I just checked and the PTX documentation doesn’t say anything about bar.sync behavior in the case that the first (barrier number) argument doesn’t evaluate identically among a warp. So I guess if you want to divide your block into subblocks that each synchronize at the same time (using a different barrier number), but not between the whole block, you are pretty much forced to align subgroups on warp boundaries. (Would be surprising anyway if Nvidia had invested the silicon needed to overcome this limitation.)
If however you want a certain subgroup to sync while the rest of the threads stay unsynchronized, warp alignment wouldn’t be required as additional synchronization doesn’t harm (barring potential deadlocks).
Some more info. As an experiment I removed all __syncthreads()
(I expect that the kernel will now calculate some wrong answers).
On a C2050 the kernel took 49.764ms less (on 477 102 080 additions).

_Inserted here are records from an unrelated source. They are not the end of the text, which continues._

From an optimization exercise on the open Yosys and OpenROAD flow, aimed at small area, a short achievable clock period and few clock cycles; shortcuts taken in it are not production practice.
Function was not checked in any run shown here: the RTL went through the layout flow alone.

==> flow/design.v, too long to show whole: its modules and the start of the top module <==
// module systolic_array: 125 lines
// module mac_lane0: 516 lines
// module mac_lane1: 516 lines
// module mac_lane2: 516 lines
// module mac_lane3: 516 lines
// module mac_lane4: 516 lines
module systolic_array #(
    parameter DATAWIDTH = 16,
    parameter N_SIZE = 5
) (
    input  wire                     clk,
    input  wire                     rst_n,
    input  wire                     valid_in,
    input  wire signed [N_SIZE*DATAWIDTH-1:0] matrix_a_in,
    input  wire signed [N_SIZE*DATAWIDTH-1:0] matrix_b_in,
    output reg  valid_out,
    output wire signed [N_SIZE*2*DATAWIDTH-1:0] matrix_c_out
);
  // ...
==> flow/flow/run.sh <==
#!/bin/bash
set -euo pipefail
MARGIN=5.9
bash standard.sh synth > log_synth.txt 2>&1
bash standard.sh SETUP_SLACK_MARGIN=$MARGIN finish > log_layout.txt 2>&1
test -f out/final.def
==> flow/standard.sh <==
#!/bin/bash
# synth_recipe.tcl (not shown) runs the flow's synth.tcl, then flattens the netlist and writes it again
# the make line also repeats each setting of config.mk as NAME=value (left out here)
make -C /OpenROAD-flow-scripts/flow DESIGN_CONFIG=/design/flow/config.mk WORK_HOME=/design/flow/orfs CLKGATE_MAP_FILE= SYNTH_SCRIPT=/design/flow/synth_recipe.tcl "${@:-finish}"
==> flow/config.mk <==
export PLATFORM = sky130hd
export DESIGN_NAME = systolic_array
export DESIGN_NICKNAME = systolic_array
export VERILOG_FILES = /design/flow/design.v
export SDC_FILE = /design/flow/constraint.sdc
export NUM_CORES = 8
export LEC_CHECK = 0
export CAP_MARGIN = 40
export CORE_MARGIN = 2
export CORE_UTILIZATION = 45
export CTS_CLUSTER_DIAMETER = 150
export CTS_CLUSTER_SIZE = 28
export SLEW_MARGIN = 40
export TNS_END_PERCENT = 10
==> flow/constraint.sdc <==
create_clock -name core_clock -period 9.0 [get_ports {clk}]
set_input_delay 1.8000 -clock core_clock [delete_from_list [all_inputs] [get_ports {clk}]]
set_output_delay 1.8000 -clock core_clock [all_outputs]
set_load 0.01 [all_outputs]
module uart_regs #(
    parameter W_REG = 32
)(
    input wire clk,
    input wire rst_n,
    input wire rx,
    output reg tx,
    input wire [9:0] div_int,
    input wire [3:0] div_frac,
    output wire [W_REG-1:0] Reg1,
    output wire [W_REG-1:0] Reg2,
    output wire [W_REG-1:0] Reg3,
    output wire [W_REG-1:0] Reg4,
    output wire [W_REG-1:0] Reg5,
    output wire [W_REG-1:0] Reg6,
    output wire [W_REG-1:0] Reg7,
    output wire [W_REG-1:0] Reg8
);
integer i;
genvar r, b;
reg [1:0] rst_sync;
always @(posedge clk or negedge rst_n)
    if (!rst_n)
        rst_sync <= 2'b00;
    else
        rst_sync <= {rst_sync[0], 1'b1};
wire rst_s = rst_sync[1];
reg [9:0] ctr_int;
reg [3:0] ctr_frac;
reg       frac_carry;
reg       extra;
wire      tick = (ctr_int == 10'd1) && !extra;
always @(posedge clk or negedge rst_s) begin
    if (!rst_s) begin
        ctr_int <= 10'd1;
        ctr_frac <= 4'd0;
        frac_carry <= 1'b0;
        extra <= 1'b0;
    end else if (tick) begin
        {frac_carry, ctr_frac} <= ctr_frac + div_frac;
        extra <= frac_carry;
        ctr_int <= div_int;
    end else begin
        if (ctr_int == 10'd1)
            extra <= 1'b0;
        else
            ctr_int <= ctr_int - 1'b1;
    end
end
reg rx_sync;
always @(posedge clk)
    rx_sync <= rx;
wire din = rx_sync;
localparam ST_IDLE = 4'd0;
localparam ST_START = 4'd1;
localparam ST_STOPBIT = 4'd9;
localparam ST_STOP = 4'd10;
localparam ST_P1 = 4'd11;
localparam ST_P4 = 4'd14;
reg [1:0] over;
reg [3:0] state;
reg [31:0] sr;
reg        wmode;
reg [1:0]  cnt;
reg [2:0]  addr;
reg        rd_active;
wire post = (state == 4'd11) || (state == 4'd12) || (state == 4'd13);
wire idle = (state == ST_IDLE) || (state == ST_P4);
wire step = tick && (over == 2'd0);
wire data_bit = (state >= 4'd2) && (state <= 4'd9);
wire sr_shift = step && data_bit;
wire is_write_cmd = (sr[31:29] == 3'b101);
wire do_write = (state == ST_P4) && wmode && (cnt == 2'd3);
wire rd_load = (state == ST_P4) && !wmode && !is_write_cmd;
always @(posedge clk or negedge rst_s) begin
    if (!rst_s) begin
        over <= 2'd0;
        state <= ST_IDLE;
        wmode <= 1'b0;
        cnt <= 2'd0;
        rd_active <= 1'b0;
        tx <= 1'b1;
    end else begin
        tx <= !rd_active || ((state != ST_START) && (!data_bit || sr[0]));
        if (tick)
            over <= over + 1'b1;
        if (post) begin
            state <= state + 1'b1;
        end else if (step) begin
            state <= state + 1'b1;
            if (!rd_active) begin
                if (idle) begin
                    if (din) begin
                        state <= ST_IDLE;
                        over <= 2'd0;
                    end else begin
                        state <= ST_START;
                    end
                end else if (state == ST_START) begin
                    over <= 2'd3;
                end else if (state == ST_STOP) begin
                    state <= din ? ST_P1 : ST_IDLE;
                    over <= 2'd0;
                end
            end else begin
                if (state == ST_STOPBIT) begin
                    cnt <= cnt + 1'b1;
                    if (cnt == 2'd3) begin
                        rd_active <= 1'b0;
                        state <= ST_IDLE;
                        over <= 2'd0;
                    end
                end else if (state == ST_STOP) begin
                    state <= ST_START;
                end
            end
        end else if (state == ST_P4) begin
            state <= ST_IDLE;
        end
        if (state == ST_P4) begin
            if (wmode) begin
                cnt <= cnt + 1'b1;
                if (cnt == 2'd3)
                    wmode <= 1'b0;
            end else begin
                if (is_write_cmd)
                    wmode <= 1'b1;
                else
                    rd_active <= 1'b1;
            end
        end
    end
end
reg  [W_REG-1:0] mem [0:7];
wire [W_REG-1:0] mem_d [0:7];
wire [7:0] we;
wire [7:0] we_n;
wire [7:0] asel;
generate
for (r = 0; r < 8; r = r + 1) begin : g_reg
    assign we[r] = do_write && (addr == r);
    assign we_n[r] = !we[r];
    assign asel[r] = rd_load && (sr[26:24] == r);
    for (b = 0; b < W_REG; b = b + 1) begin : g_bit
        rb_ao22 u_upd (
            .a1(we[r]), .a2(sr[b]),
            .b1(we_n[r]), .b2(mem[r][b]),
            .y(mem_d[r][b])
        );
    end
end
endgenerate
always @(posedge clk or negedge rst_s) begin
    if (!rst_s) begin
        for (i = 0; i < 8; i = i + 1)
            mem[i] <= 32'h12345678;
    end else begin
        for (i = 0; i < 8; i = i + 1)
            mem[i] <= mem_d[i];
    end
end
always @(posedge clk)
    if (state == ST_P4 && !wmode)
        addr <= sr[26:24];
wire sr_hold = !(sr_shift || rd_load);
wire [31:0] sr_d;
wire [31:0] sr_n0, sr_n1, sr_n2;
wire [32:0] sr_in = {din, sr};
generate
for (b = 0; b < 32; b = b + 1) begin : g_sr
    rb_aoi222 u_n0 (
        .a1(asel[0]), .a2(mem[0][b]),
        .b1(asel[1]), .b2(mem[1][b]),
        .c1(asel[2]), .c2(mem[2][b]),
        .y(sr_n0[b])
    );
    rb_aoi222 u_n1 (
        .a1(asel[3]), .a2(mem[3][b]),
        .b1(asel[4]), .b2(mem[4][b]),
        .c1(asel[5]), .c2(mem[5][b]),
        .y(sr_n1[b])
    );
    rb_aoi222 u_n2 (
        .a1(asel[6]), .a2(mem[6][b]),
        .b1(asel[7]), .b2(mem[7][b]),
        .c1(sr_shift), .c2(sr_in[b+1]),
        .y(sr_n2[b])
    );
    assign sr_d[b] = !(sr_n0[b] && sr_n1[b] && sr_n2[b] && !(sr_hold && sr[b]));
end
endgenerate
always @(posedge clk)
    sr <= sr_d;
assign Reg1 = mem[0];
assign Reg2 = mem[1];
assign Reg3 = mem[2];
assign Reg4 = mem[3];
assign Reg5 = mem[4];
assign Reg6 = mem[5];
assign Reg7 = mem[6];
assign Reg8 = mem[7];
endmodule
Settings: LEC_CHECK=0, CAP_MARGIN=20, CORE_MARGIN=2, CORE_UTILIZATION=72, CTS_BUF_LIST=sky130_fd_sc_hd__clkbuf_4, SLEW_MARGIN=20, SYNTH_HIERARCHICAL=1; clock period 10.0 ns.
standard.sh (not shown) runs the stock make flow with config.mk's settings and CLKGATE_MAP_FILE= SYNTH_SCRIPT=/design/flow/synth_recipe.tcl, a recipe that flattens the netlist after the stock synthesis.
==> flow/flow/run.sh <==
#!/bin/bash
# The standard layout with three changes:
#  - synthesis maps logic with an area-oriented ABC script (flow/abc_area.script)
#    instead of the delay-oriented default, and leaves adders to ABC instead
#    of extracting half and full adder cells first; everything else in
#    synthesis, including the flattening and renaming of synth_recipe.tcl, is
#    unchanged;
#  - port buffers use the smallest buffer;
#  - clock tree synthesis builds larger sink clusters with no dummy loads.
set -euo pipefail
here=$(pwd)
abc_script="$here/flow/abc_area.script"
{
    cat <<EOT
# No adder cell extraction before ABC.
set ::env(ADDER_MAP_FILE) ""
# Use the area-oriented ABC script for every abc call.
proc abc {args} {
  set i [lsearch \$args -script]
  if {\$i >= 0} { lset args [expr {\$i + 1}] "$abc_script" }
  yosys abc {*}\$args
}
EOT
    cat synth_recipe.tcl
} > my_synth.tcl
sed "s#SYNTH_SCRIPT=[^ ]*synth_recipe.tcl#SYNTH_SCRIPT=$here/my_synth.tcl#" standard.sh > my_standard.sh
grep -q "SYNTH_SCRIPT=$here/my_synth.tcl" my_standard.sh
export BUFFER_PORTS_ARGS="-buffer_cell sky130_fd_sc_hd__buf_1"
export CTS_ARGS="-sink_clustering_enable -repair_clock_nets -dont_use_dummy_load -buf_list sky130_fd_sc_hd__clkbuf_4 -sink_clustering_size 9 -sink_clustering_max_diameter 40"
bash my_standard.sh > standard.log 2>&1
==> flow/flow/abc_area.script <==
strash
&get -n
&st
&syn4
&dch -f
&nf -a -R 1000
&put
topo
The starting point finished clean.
This design comes from an exercise in tuning for small area and a short achievable clock period on the open sky130 flow, not from production work. The RTL was checked by simulation tests, not by an equivalence proof against the original design. No activity file was given, so power comes from the tool's default toggle rates. No driver is modelled on the clock port, so clocking that relies on it looks cheaper here than on a real chip.

## mul_A
module mul_A (CLK, RESETn, a, b, y);
	input CLK;
	input RESETn;
	input [31:0] a, b;
	output [63:0] y;
	reg [31:0] b0;
	reg d0_n0;
	reg d0_o0;
	reg d0_t0;
	reg d0_n1;
	reg d0_o1;
	reg d0_t1;
	reg d0_n2;
	reg d0_o2;
	reg d0_t2;
	reg d0_n3;
	reg d0_o3;
	reg d0_t3;
	reg a0_7;
	reg a0_8;
	reg a0_9;
	reg a0_10;
	reg a0_11;
	reg a0_12;
	reg a0_13;
	reg a0_14;
	reg a0_15;
	reg a0_16;
	reg a0_17;
	reg a0_18;
	reg a0_19;
	reg a0_20;
	reg a0_21;
	reg a0_22;
	reg a0_23;
	reg a0_24;
	reg a0_25;
	reg a0_26;
	reg a0_27;
	reg a0_28;
	reg a0_29;
	reg a0_30;
	reg a0_31;
	reg m1_0_0;
	reg m1_0_1;
	reg m1_1_0;
	reg m1_2_0;
	reg m1_2_1;
	reg m1_3_0;
	reg m1_3_1;
	reg m1_4_0;
	reg m1_4_1;
	reg m1_5_0;
	reg m1_5_1;
	reg m1_6_0;
	reg m1_6_1;
	reg m1_7_0;
	reg m1_7_1;
	reg m1_8_0;
	reg m1_8_1;
	reg m1_9_0;
	reg m1_9_1;
	reg m1_10_0;
	reg m1_10_1;
	reg m1_11_0;
	reg m1_11_1;
	reg m1_12_0;
	reg m1_12_1;
	reg m1_13_0;
	reg m1_13_1;
	reg m1_14_0;
	reg m1_14_1;
	reg m1_15_0;
	reg m1_15_1;
	reg m1_16_0;
	reg m1_16_1;
	reg m1_17_0;
	reg m1_17_1;
	reg m1_18_0;
	reg m1_18_1;
	reg m1_19_0;
	reg m1_19_1;
	reg m1_20_0;
	reg m1_20_1;
	reg m1_21_0;
	reg m1_21_1;
	reg m1_22_0;
	reg m1_22_1;
	reg m1_23_0;
	reg m1_23_1;
	reg m1_24_0;
	reg m1_24_1;
	reg m1_25_0;
	reg m1_25_1;
	reg m1_26_0;
	reg m1_26_1;
	reg m1_27_0;
	reg m1_27_1;
	reg m1_28_0;
	reg m1_28_1;
	reg m1_29_0;
	reg m1_29_1;
	reg m1_30_0;
	reg m1_30_1;
	reg m1_31_0;
	reg m1_31_1;
	reg m1_32_0;
	reg m1_32_1;
	reg m1_33_0;
	reg m1_33_1;
	reg m1_34_0;
	reg m1_34_1;
	reg m1_35_0;
	reg m1_35_1;
	reg m1_36_0;
	reg m1_36_1;
	reg m1_37_0;
	reg m1_37_1;
	reg m1_38_0;
	reg m1_38_1;
	reg m1_39_0;
	reg m1_39_1;
	reg nd1;
	reg [31:0] b1;
	reg d1_n4;
	reg d1_o4;
	reg d1_t4;
	reg d1_n5;
	reg d1_o5;
	reg d1_t5;
	reg a1_11;
	reg a1_12;
	reg a1_13;
	reg a1_14;
	reg a1_15;
	reg a1_16;
	reg a1_17;
	reg a1_18;
	reg a1_19;
	reg a1_20;
	reg a1_21;
	reg a1_22;
	reg a1_23;
	reg a1_24;
	reg a1_25;
	reg a1_26;
	reg a1_27;
	reg a1_28;
	reg a1_29;
	reg a1_30;
	reg a1_31;
	reg l2_0;
	reg l2_1;
	reg l2_2;
	reg l2_3;
	reg l2_4;
	reg l2_5;
	reg l2_6;
	reg l2_7;
	reg m2_8_0;
	reg m2_8_1;
	reg m2_9_0;
	reg m2_9_1;
	reg m2_10_0;
	reg m2_10_1;
	reg m2_11_0;
  ...
==> flow/config.mk <==
export PLATFORM = sky130hd
export DESIGN_NAME = mul_A
export DESIGN_NICKNAME = mul_A
export VERILOG_FILES = /design/flow/design.v
export SDC_FILE = /design/flow/constraint.sdc
export NUM_CORES = 4
export LEC_CHECK = 0
export CAP_MARGIN = 20
export CORE_MARGIN = 2
export CORE_UTILIZATION = 60
export CTS_CLUSTER_DIAMETER = 120
export CTS_CLUSTER_SIZE = 30
export PLACE_DENSITY = 0.7
export SETUP_SLACK_MARGIN = 2.85
export SLEW_MARGIN = 20
export SYNTH_HIERARCHICAL = 1
export SYNTH_MINIMUM_KEEP_SIZE = 0
==> flow/constraint.sdc <==
create_clock -name core_clock -period 5.0 [get_ports {CLK}]
set_input_delay 1.0000 -clock core_clock [delete_from_list [all_inputs] [get_ports {CLK}]]
set_output_delay 1.0000 -clock core_clock [all_outputs]
set_load 0.01 [all_outputs]
run.sh (not shown) runs the stock make flow with config.mk's settings and CLKGATE_MAP_FILE= SYNTH_SCRIPT=/design/flow/synth_recipe.tcl, a recipe that flattens the netlist after the stock synthesis.
The first run completed with no timing, DRC or antenna violations.
Then changed:
- CORE_UTILIZATION: 60 -> 55
- CTS_CLUSTER_SIZE: 30 -> 32
- PLACE_DENSITY: 0.7 -> unset
- SETUP_SLACK_MARGIN: 2.85 -> 2.75
The changed run completed with no timing, DRC or antenna violations.
Combinational power stays flat.
Clock power hardly moves.
Non-clock buffer count went down by 15.
Fmax went up by 0.91%.
Synthesized area stays the same.
Total power went down by 0.42%.
Clock-buffer cell count went down by 1.
Then changed:
- CORE_UTILIZATION: 55 -> 70
- SETUP_SLACK_MARGIN: 2.75 -> 2.85
Outcome:
- The new run passed the timing, DRC and antenna checks
- hold slack barely changes
- area after synthesis does not change
- total power rises by 0.90%
- final area hardly moves
- register-to-register slack gets better by 30 ps
- wire length rises by 2.6%
- sequential power stays flat
- non-clock buffer count rises by 28
- cell count falls by 5.2%
- count of clock-buffer cells in the layout falls by 4
- clock skew falls by 12 ps
Then changed:
- CORE_UTILIZATION: 70 -> 55
- SETUP_SLACK_MARGIN: 2.85 -> 2.8
Outcome: The changed run completed with no timing, DRC or antenna violations. Clock power is about the same. Wire length is lower slightly. Critical path depth stays the same.

---

Another version of the RTL of mul_A (not shown whole).
Size in the first run: roughly 5100 cells after synthesis, ~2700 flip-flops, about 130 I/O pins.
make LEC_CHECK=0 CAP_MARGIN=20 CORE_MARGIN=2 CORE_UTILIZATION=55 CTS_CLUSTER_DIAMETER=120 CTS_CLUSTER_SIZE=32 SETUP_SLACK_MARGIN=2.75 SLEW_MARGIN=20 SYNTH_HIERARCHICAL=1 SYNTH_MINIMUM_KEEP_SIZE=0 finish   # period 5.0 ns
Edit:
Settings changed: CTS_CLUSTER_DIAMETER 120 to unset, CTS_CLUSTER_SIZE 32 to unset.
Via count went up by 3.5%.
Cell area went up by 7.0%.
Count of clock-buffer cells in the layout went up by 244.
Die area stays the same.
Wire length went up by 3.6%.
Synthesized cell count is unchanged.
Non-clock buffer count does not change.
Sequential cell count is unchanged.
Worst hold slack got worse by 0.037 ns.
Synthesized area is unchanged.

[separate check: timing with driven ports]
No port has a modelled driver above. Below, the same layouts with a new extraction and two added sets of constraints. Step 1 sets driving cells, clkbuf_16 on the clock port and buf_2 on the other inputs (assumed; they add their load-dependent delay and slew). Step 2 adds t to the input delays and takes it off the output delays; t is the mean of the earliest and latest rising clock arrival at the registers after step 1. Input paths then give back, and output paths get back, about the clock's delay inside the block. Slacks: no drivers / after step 1 / after step 2; pairs: no drivers / after step 1.
| run | t, ns | setup slack, ns | clock arrival spread, ns | slew at the worst register clock pin (ns) | cell pins on the clock port's net |
|---|---|---|---|---|---|
| the first run of note 1 | 0.795 | 2.748 / 2.748 / 2.748 | 0.048 / 0.048 | 0.11 / 0.11 | 1 |
| the second run of note 1 | 0.808 | 2.768 / 2.749 / 2.768 | 0.054 / 0.054 | 0.12 / 0.12 | 1 |
| the third run of note 1 | 0.784 | 2.797 / 2.756 / 2.797 | 0.047 / 0.047 | 0.12 / 0.12 | 1 |
| the fourth run of note 1 | 0.806 | 2.777 / 2.746 / 2.777 | 0.044 / 0.044 | 0.12 / 0.12 | 1 |
| the first run of note 2 | 0.805 | 2.768 / 2.750 / 2.768 | 0.037 / 0.037 | 0.12 / 0.12 | 1 |
| the second run of note 2 | 0.902 | 2.707 / 2.631 / 2.783 | 0.078 / 0.078 | 0.07 / 0.07 | 1 |
After both steps setup and hold are still met in every run listed.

This save 8% on the whole kernel.
On sm_20 (which is what the C2050 uses) there is a hard limit of 1536 threads per multiprocessor. So two thread blocks of 1001 threads cannot be scheduled onto the same multiprocessor simultaneously, regarddless of other resource constraints. For reasonable granularity that allows code to achieve high occupancy, I generally recommend thread block sizes in the range of 128 to 256 threads for Fermi parts. Application driven limitations, as well as resource constraints, in particular register and shared memory use, will usually push the choice to either the high or the low end of that desirable range.
Please note that the hardware imposes fairly coarse granularity on the register allocation for thread blocks, thus in many cases the actual number of registers used will be higher than a simple multiplication of registers per threads by threads per block would suggest. The occupancy calculator that ships with CUDA incorporates these granularity rules and gives an accurate prediction of occupancy.